A multitude of updates

It has been over a month since I added new data to the site and, to mark the end of that apparently inactive period, I’m going to provide an update on what I’ve actually been doing, and the results of that work. Make yourself comfortable because this is going to be a longer update.

Big Bash League data

I’ve added data for most matches from the last 2 years of the Big Bash League. This comprises 67 matches, and 15,859 deliveries. There are a few missing matches (you can see which ones on the Missing page), but the majority are there.

I plan to gradually add earlier years for the Big Bash League, and eventually expand to other major domestic T20 competitions, over the next number of months.

Replacement changes

As part of the work to add the Big Bash League I’ve also changed how the data format deals with replacements. Previously replacement information was confined to “super-substitutions” and nothing else. This has now been expanded to cover replacements generally, both at a “match” and “role” level. “match” replacements can be super- or concussion-substitutions (and involve a player replacing another in the match), whereas “role” replacements are occasions where a player replaces another as a bowler or batter (but does not take their place in the match).

This expansion of replacements has resulted in the “replacement” of the “super-subs” field on a delivery with the new and improved “replacements” field. More details on this new field can be found on the Format page.

Version update to 0.9

The expansion of replacements mentioned above has, unsurprisingly, resulted in the data version in the YAML files being changed from 0.8 to 0.9. My plan is that the next update to the data file will change the version to 1.0.0, and that I will stick strictly to semantic versioning from them on.

Name updates

Part of the work I have undertaken in the last month has been to perform a thorough update of the names using for players, and officials in the data files. This has consisted of two real changes. The first was to consolidate some occurrences of multiple names for players into a single instance, while the second update was to ensure that a name is used for only a single player. An example would be Rashid Khan, which was being used for 2 players. I have gone through all such instances and put steps in place to stop them re-occurring.

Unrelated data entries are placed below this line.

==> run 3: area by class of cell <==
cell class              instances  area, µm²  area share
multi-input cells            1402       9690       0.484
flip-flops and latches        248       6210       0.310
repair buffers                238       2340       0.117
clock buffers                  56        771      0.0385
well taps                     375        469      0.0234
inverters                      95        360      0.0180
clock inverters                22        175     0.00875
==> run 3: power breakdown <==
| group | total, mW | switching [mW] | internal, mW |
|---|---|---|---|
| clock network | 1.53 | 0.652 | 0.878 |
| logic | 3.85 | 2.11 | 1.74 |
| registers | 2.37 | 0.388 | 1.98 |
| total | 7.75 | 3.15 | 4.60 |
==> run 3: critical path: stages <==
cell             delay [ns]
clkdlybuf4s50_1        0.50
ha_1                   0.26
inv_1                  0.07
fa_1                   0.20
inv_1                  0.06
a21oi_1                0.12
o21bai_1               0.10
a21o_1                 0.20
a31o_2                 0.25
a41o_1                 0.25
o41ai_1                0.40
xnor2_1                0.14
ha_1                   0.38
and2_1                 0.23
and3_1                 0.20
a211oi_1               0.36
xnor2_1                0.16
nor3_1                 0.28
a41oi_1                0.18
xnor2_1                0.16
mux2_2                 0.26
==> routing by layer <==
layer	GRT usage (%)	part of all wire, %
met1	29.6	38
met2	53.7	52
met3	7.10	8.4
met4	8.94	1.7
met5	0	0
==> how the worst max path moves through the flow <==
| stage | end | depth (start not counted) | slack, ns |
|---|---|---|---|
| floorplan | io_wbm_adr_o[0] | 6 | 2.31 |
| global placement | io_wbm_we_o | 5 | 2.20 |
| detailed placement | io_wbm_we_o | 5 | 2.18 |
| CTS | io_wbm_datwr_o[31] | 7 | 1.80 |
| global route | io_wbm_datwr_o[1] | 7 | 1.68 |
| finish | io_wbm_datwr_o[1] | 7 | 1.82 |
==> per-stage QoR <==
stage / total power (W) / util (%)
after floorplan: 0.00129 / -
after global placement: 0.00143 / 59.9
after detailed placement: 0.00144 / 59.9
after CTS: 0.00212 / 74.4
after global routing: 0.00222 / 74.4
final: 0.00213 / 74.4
## src/rtl/pipeline_hazard_controller.sv

```systemverilog
// pipeline_hazard_controller
// Central stall/flush sequencer for the five-stage pipeline. It merges load-use
// hazards, multi-cycle data-memory accesses, taken branches resolved in EX and
// external interrupts into one set of write enables, flushes and holds.
// A single FSM (RUN, MEM_WAIT, INT_DRAIN, INT_ACK) arbitrates by priority.
// Optional feature macro: STALL_STATS_EN adds saturating stall/flush counters.
module pipeline_hazard_controller #(
    parameter int MEM_LAT   = 1,
    parameter int DRAIN_CYC = 3,
    parameter int CNT_W     = 16
) (
    input  logic             clk_i,
    input  logic             rst_i,
    input  logic             load_use_hit_i,
    input  logic             mem_req_i,
    input  logic             mem_two_word_i,
    input  logic             branch_taken_i,
    input  logic             int_req_i,
    output logic             pc_write_o,
    output logic             if_id_write_o,
    output logic             if_id_flush_o,
    output logic             id_ex_bubble_o,
    output logic             ex_mem_hold_o,
    output logic             int_ack_o,
    output logic [2:0]       ctl_state_o
`ifdef STALL_STATS_EN
    ,
    output logic [CNT_W-1:0] stall_cycles_o,
    output logic [CNT_W-1:0] flush_count_o
`endif
);

    typedef enum logic [1:0] {
        RUN       = 2'd0,
        MEM_WAIT  = 2'd1,
        INT_DRAIN = 2'd2,
        INT_ACK   = 2'd3
    } state_e;

    localparam logic [4:0] LAT_P1     = 5'(MEM_LAT + 1);
    localparam logic [3:0] DRAIN_INIT = 4'(DRAIN_CYC - 1);

    state_e     state_q, state_d;
    logic [4:0] wait_cnt_q, wait_cnt_d;
    logic [3:0] drain_cnt_q, drain_cnt_d;
    logic       mem_served_q, mem_served_d;
    logic       ret_int_q, ret_int_d;

    logic [4:0] lat_words;
    logic [4:0] hold_n;
    logic       new_mem;
    logic       mem_go;
    logic       flush_evt;

    // Total hold cycles for the access in MEM and whether a fresh hold must start
    always_comb begin
        lat_words = mem_two_word_i ? {LAT_P1[3:0], 1'b0} : LAT_P1;
        hold_n    = lat_words - 5'd1;
        new_mem   = mem_req_i & ~mem_served_q;
        mem_go    = new_mem & (hold_n != 5'd0);
    end

    // State and counter registers; reset abandons any wait or drain in progress
    always_ff @(posedge clk_i) begin
        if (rst_i) begin
            state_q      <= RUN;
            wait_cnt_q   <= 5'd0;
            drain_cnt_q  <= 4'd0;
            mem_served_q <= 1'b0;
            ret_int_q    <= 1'b0;
        end else begin
            state_q      <= state_d;
            wait_cnt_q   <= wait_cnt_d;
            drain_cnt_q  <= drain_cnt_d;
            mem_served_q <= mem_served_d;
            ret_int_q    <= ret_int_d;
        end
    end

    // Next-state logic: priority arbitration in RUN, countdowns in the wait states
    always_comb begin
        state_d      = state_q;
        wait_cnt_d   = wait_cnt_q;
        drain_cnt_d  = drain_cnt_q;
        mem_served_d = 1'b0;
        ret_int_d    = ret_int_q;
        case (state_q)
            RUN: begin
                if (mem_go) begin
                    ret_int_d = 1'b0;
                    if (hold_n == 5'd1) begin
                        mem_served_d = 1'b1;
                    end else begin
                        state_d    = MEM_WAIT;
                        wait_cnt_d = hold_n - 5'd1;
                    end
                end else if (branch_taken_i || load_use_hit_i) begin
                    state_d = RUN;
                end else if (int_req_i) begin
                    if (DRAIN_CYC <= 1) begin
                        state_d = INT_ACK;
                    end else begin
                        state_d     = INT_DRAIN;
                        drain_cnt_d = DRAIN_INIT;
                    end
                end
            end
            MEM_WAIT: begin
                wait_cnt_d = wait_cnt_q - 5'd1;
                if (wait_cnt_q <= 5'd1) begin
                    mem_served_d = 1'b1;
                    wait_cnt_d   = 5'd0;
                    state_d      = ret_int_q ? INT_DRAIN : RUN;
                    ret_int_d    = 1'b0;
                end
            end
            INT_DRAIN: begin
                if (mem_go) begin
                    ret_int_d = 1'b1;
                    if (hold_n == 5'd1) begin
                        mem_served_d = 1'b1;
                    end else begin
                        state_d    = MEM_WAIT;
                        wait_cnt_d = hold_n - 5'd1;
                    end
                end else begin
                    drain_cnt_d = drain_cnt_q - 4'd1;
                    if (drain_cnt_q <= 4'd1) begin
                        drain_cnt_d = 4'd0;
                        state_d     = INT_ACK;
                    end
                end
            end
            INT_ACK: begin
                ret_int_d = 1'b0;
                state_d   = RUN;
            end
            default: begin
                state_d = RUN;
            end
        endcase
    end

    // Pipeline control outputs decoded from current state and this cycle's hazards
    always_comb begin
        pc_write_o     = 1'b1;
        if_id_write_o  = 1'b1;
        if_id_flush_o  = 1'b0;
        id_ex_bubble_o = 1'b0;
        ex_mem_hold_o  = 1'b0;
        int_ack_o      = 1'b0;
        flush_evt      = 1'b0;
        if (rst_i) begin
            pc_write_o     = 1'b0;
            if_id_write_o  = 1'b0;
            if_id_flush_o  = 1'b1;
            id_ex_bubble_o = 1'b1;
        end else begin
            case (state_q)
                RUN: begin
                    if (mem_go) begin
                        pc_write_o    = 1'b0;
                        if_id_write_o = 1'b0;
                        ex_mem_hold_o = 1'b1;
                    end else if (branch_taken_i) begin
                        if_id_flush_o  = 1'b1;
                        id_ex_bubble_o = 1'b1;
                        flush_evt      = 1'b1;
                    end else if (load_use_hit_i) begin
                        pc_write_o     = 1'b0;
                        if_id_write_o  = 1'b0;
                        id_ex_bubble_o = 1'b1;
                    end else if (int_req_i) begin
                        if_id_flush_o = 1'b1;
                        pc_write_o    = 1'b0;
                    end
                end
                MEM_WAIT: begin
                    pc_write_o    = 1'b0;
                    if_id_write_o = 1'b0;
                    ex_mem_hold_o = 1'b1;
                end
                INT_DRAIN: begin
                    if_id_flush_o = 1'b1;
                    pc_write_o    = 1'b0;
                    if (mem_go) begin
                        if_id_write_o = 1'b0;
                        ex_mem_hold_o = 1'b1;
                    end else if (branch_taken_i) begin
                        id_ex_bubble_o = 1'b1;
                        pc_write_o     = 1'b1;
                        flush_evt      = 1'b1;
                    end
                end
                INT_ACK: begin
                    int_ack_o     = 1'b1;
                    pc_write_o    = 1'b1;
                    if_id_flush_o = 1'b1;
                end
                default: begin
                    pc_write_o = 1'b1;
                end
            endcase
        end
    end

    assign ctl_state_o = {1'b0, state_q};

`ifdef STALL_STATS_EN
    logic [CNT_W-1:0] stall_cycles_q;
    logic [CNT_W-1:0] flush_count_q;

    // Saturating counters of PC-stall cycles and branch flushes
    always_ff @(posedge clk_i) begin
        if (rst_i) begin
            stall_cycles_q <= '0;
            flush_count_q  <= '0;
        end else begin
            if (!pc_write_o && (stall_cycles_q != {CNT_W{1'b1}})) begin
                stall_cycles_q <= stall_cycles_q + 1'b1;
            end
            if (flush_evt && (flush_count_q != {CNT_W{1'b1}})) begin
                flush_count_q <= flush_count_q + 1'b1;
            end
        end
    end

    assign stall_cycles_o = stall_cycles_q;
    assign flush_count_o  = flush_count_q;
`endif

endmodule

```
`src/rtl/video_pkg.sv`:
```
// Shared video constants, host register map and foreground pixel layout.
package video_pkg;

    localparam int HRES = 640;
    localparam int VRES = 480;

    localparam logic [10:0] ADDR_POS_X = 11'h400;
    localparam logic [10:0] ADDR_POS_Y = 11'h401;
    localparam logic [10:0] ADDR_CTRL  = 11'h402;

    localparam int PIXEL_W   = 15;
    localparam int ALPHA_W   = 3;
    localparam int COLOR_W   = 4;
    localparam int ALPHA_LSB = 12;
    localparam int R_LSB     = 8;
    localparam int G_LSB     = 4;
    localparam int B_LSB     = 0;

    typedef struct packed {
        logic [ALPHA_W-1:0] alpha;
        logic [COLOR_W-1:0] r;
        logic [COLOR_W-1:0] g;
        logic [COLOR_W-1:0] b;
    } pixel_t;

    function automatic pixel_t unpack_pixel(input logic [PIXEL_W-1:0] w);
        pixel_t p;
        p.alpha = w[ALPHA_LSB +: ALPHA_W];
        p.r     = w[R_LSB +: COLOR_W];
        p.g     = w[G_LSB +: COLOR_W];
        p.b     = w[B_LSB +: COLOR_W];
        return p;
    endfunction

endpackage

```
`src/rtl/sprite_ram.sv`:
```
// Sprite pixel store: one write port, one registered read port, read-first.
module sprite_ram #(
    parameter int DEPTH = 256,
    parameter int AW    = 8,
    parameter int W     = 15
) (
    input  logic          clk_i,
    input  logic          wr_en,
    input  logic [AW-1:0] wr_addr,
    input  logic [W-1:0]  wr_data,
    input  logic [AW-1:0] rd_addr,
    output logic [W-1:0]  rd_data
);

    logic [W-1:0] mem [DEPTH];

    // Contents are not reset so the array maps onto block RAM.
    always_ff @(posedge clk_i) begin
        if (wr_en) begin
            mem[wr_addr] <= wr_data;
        end
        rd_data <= mem[rd_addr];
    end

endmodule

```
`src/rtl/sprite_layer.sv`:
```
// Single hardware sprite overlaid on the raster; two-cycle pipeline with
// frame-synchronous commit of position/enable registers.
module sprite_layer
    import video_pkg::*;
#(
    parameter int HSZ               = 10,
    parameter int VSZ               = 9,
    parameter int SIZE              = 16,
    parameter int BLANK_WRITES_ONLY = 1
) (
    input  logic           clk_i,
    input  logic           rstn_i,
    input  logic [HSZ-1:0] hcount_i,
    input  logic [VSZ-1:0] vcount_i,
    input  logic           de_i,
    input  logic           hsync_i,
    input  logic           vsync_i,
    input  logic           wr_valid_i,
    output logic           wr_ready_o,
    input  logic [10:0]    wr_addr_i,
    input  logic [14:0]    wr_data_i,
    output logic [3:0]     fg_r_o,
    output logic [3:0]     fg_g_o,
    output logic [3:0]     fg_b_o,
    output logic [2:0]     fg_alpha_o,
    output logic           de_o,
    output logic           hsync_o,
    output logic           vsync_o,
    output logic           frame_commit_o
);

    localparam int NPIX = SIZE * SIZE;
    localparam int AW   = $clog2(NPIX);
    localparam int LW   = $clog2(SIZE);
    localparam logic BLANK_ONLY = (BLANK_WRITES_ONLY != 0);

    logic           is_pix;
    logic           wr_fire;
    logic           ram_we;

    logic [HSZ-1:0] pos_x_sh, pos_x_act;
    logic [VSZ-1:0] pos_y_sh, pos_y_act;
    logic           en_sh, en_act;

    logic           vsync_q;
    logic           vs_fall;

    logic [HSZ:0]   h_ext, px_ext, px_end;
    logic [VSZ:0]   v_ext, py_ext, py_end;
    logic           hit;
    logic [LW-1:0]  dx, dy;
    logic [AW-1:0]  rd_addr;
    logic [PIXEL_W-1:0] rd_data;
    pixel_t         rd_pix;

    logic           hit_q, de_q, hsync_q;

    // Host write handshake
    assign is_pix     = (wr_addr_i < 11'(NPIX));
    assign wr_ready_o = is_pix ? ~(BLANK_ONLY & de_i) : 1'b1;
    assign wr_fire    = wr_valid_i & wr_ready_o;
    assign ram_we     = wr_fire & is_pix;

    always_ff @(posedge clk_i or negedge rstn_i) begin
        if (!rstn_i) begin
            pos_x_sh <= '0;
            pos_y_sh <= '0;
            en_sh    <= 1'b0;
        end else if (wr_fire) begin
            if (wr_addr_i == ADDR_POS_X) pos_x_sh <= wr_data_i[HSZ-1:0];
            if (wr_addr_i == ADDR_POS_Y) pos_y_sh <= wr_data_i[VSZ-1:0];
            if (wr_addr_i == ADDR_CTRL)  en_sh    <= wr_data_i[0];
        end
    end

    // vsync_q doubles as the first stage of the vsync delay line.
    assign vs_fall = vsync_q & ~vsync_i;

    always_ff @(posedge clk_i or negedge rstn_i) begin
        if (!rstn_i) begin
            pos_x_act      <= '0;
            pos_y_act      <= '0;
            en_act         <= 1'b0;
            frame_commit_o <= 1'b0;
        end else begin
            frame_commit_o <= vs_fall;
            if (vs_fall) begin
                pos_x_act <= pos_x_sh;
                pos_y_act <= pos_y_sh;
                en_act    <= en_sh;
            end
        end
    end

    // Stage 1: hit test on widened operands so pos+SIZE never wraps.
    assign h_ext  = {1'b0, hcount_i};
    assign px_ext = {1'b0, pos_x_act};
    assign px_end = px_ext + (HSZ+1)'(SIZE);
    assign v_ext  = {1'b0, vcount_i};
    assign py_ext = {1'b0, pos_y_act};
    assign py_end = py_ext + (VSZ+1)'(SIZE);

    assign hit = en_act & de_i
               & (h_ext >= px_ext) & (h_ext < px_end)
               & (v_ext >= py_ext) & (v_ext < py_end);

    assign dx      = hcount_i[LW-1:0] - pos_x_act[LW-1:0];
    assign dy      = vcount_i[LW-1:0] - pos_y_act[LW-1:0];
    assign rd_addr = {dy, dx};

    sprite_ram #(
        .DEPTH (NPIX),
        .AW    (AW),
        .W     (PIXEL_W)
    ) u_ram (
        .clk_i   (clk_i),
        .wr_en   (ram_we),
        .wr_addr (wr_addr_i[AW-1:0]),
        .wr_data (wr_data_i),
        .rd_addr (rd_addr),
        .rd_data (rd_data)
    );

    always_ff @(posedge clk_i or negedge rstn_i) begin
        if (!rstn_i) begin
            hit_q   <= 1'b0;
            de_q    <= 1'b0;
            hsync_q <= 1'b1;
            vsync_q <= 1'b1;
        end else begin
            hit_q   <= hit;
            de_q    <= de_i;
            hsync_q <= hsync_i;
            vsync_q <= vsync_i;
        end
    end

    // Stage 2: output mux, transparent black outside the sprite.
    assign rd_pix = unpack_pixel(rd_data);

    always_ff @(posedge clk_i or negedge rstn_i) begin
        if (!rstn_i) begin
            fg_r_o     <= '0;
            fg_g_o     <= '0;
            fg_b_o     <= '0;
            fg_alpha_o <= '0;
            de_o       <= 1'b0;
            hsync_o    <= 1'b1;
            vsync_o    <= 1'b1;
        end else begin
            fg_r_o     <= hit_q ? rd_pix.r     : '0;
            fg_g_o     <= hit_q ? rd_pix.g     : '0;
            fg_b_o     <= hit_q ? rd_pix.b     : '0;
            fg_alpha_o <= hit_q ? rd_pix.alpha : '0;
            de_o       <= de_q;
            hsync_o    <= hsync_q;
            vsync_o    <= vsync_q;
        end
    end

endmodule

```
$ cat config.mk
export PLATFORM = sky130hd
export DESIGN_NAME = seqfifo_sched
export DESIGN_NICKNAME = d
export VERILOG_FILES = /design/src/rtl/seqfifo_sched.sv
export SDC_FILE = /design/constraint.sdc
export NUM_CORES = 1
export LEC_CHECK = 0
export CAP_MARGIN = 25
export CORE_ASPECT_RATIO = 1.1
export CORE_MARGIN = 2
export CORE_UTILIZATION = 47
export DETAILED_ROUTE_END_ITERATION = 7
export PLACE_DENSITY = 0.81
export SYNTH_ARGS = -nofsm -noshare
export SYNTH_HDL_FRONTEND = slang
export SYNTH_SLANG_ARGS = --single-unit
export TNS_END_PERCENT = 10
$ cat constraint.sdc
create_clock -name Clk -period 3.05 [get_ports Clk]
set_input_delay 0.61 -clock Clk [delete_from_list [all_inputs] [get_ports Clk]]
set_output_delay 0.61 -clock Clk [all_outputs]
set_load 0.02 [all_outputs]
`config.mk`:
```
export PLATFORM = sky130hd
export DESIGN_NAME = elevator_scheduler_flat
export DESIGN_NICKNAME = d
export VERILOG_FILES = /design/src/rtl/elevator_scheduler_if.sv /design/src/rtl/elevator_scheduler.sv /design/src/flat_wrapper.sv
export SDC_FILE = /design/constraint.sdc
export NUM_CORES = 1
export LEC_CHECK = 0
export ABC_AREA = 1
export CELL_PAD_IN_SITES_DETAIL_PLACEMENT = 1
export CELL_PAD_IN_SITES_GLOBAL_PLACEMENT = 1
export CORE_MARGIN = 10
export CORE_UTILIZATION = 45
export CTS_CLUSTER_SIZE = 25
export DETAILED_ROUTE_END_ITERATION = 12
export PLACE_DENSITY_LB_ADDON = 0.12
export SETUP_SLACK_MARGIN = 0.3
export SLEW_MARGIN = 5
export SYNTH_ARGS = -nofsm -noshare
export SYNTH_HDL_FRONTEND = slang
export SYNTH_SLANG_ARGS = --single-unit
```
`constraint.sdc`:
```
create_clock -name clk -period 5.83 [get_ports clk]
set_input_delay 0.8745 -clock clk [delete_from_list [all_inputs] [get_ports clk]]
set_output_delay 0.8745 -clock clk [all_outputs]
set_load 0.005 [all_outputs]
```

A long overdue addition – Women’s data

I’ve been making data available on this site since 2009 and have gradually increased the number of files I provide to the point that, as I write, 2,780 matches are available. Over time I’ve expanded from just matches involving Full Members, to the Indian Premier League, non-ODI international one-day matches, and international T20s. This gradual expansion means that I’m now providing over 380 matches involving only the Associates and Affiliates, meaning that I’m not just covering the Full Members. This has been an improvement, however there is still one issue, and that is that I’ve only been providing data for Men’s cricket.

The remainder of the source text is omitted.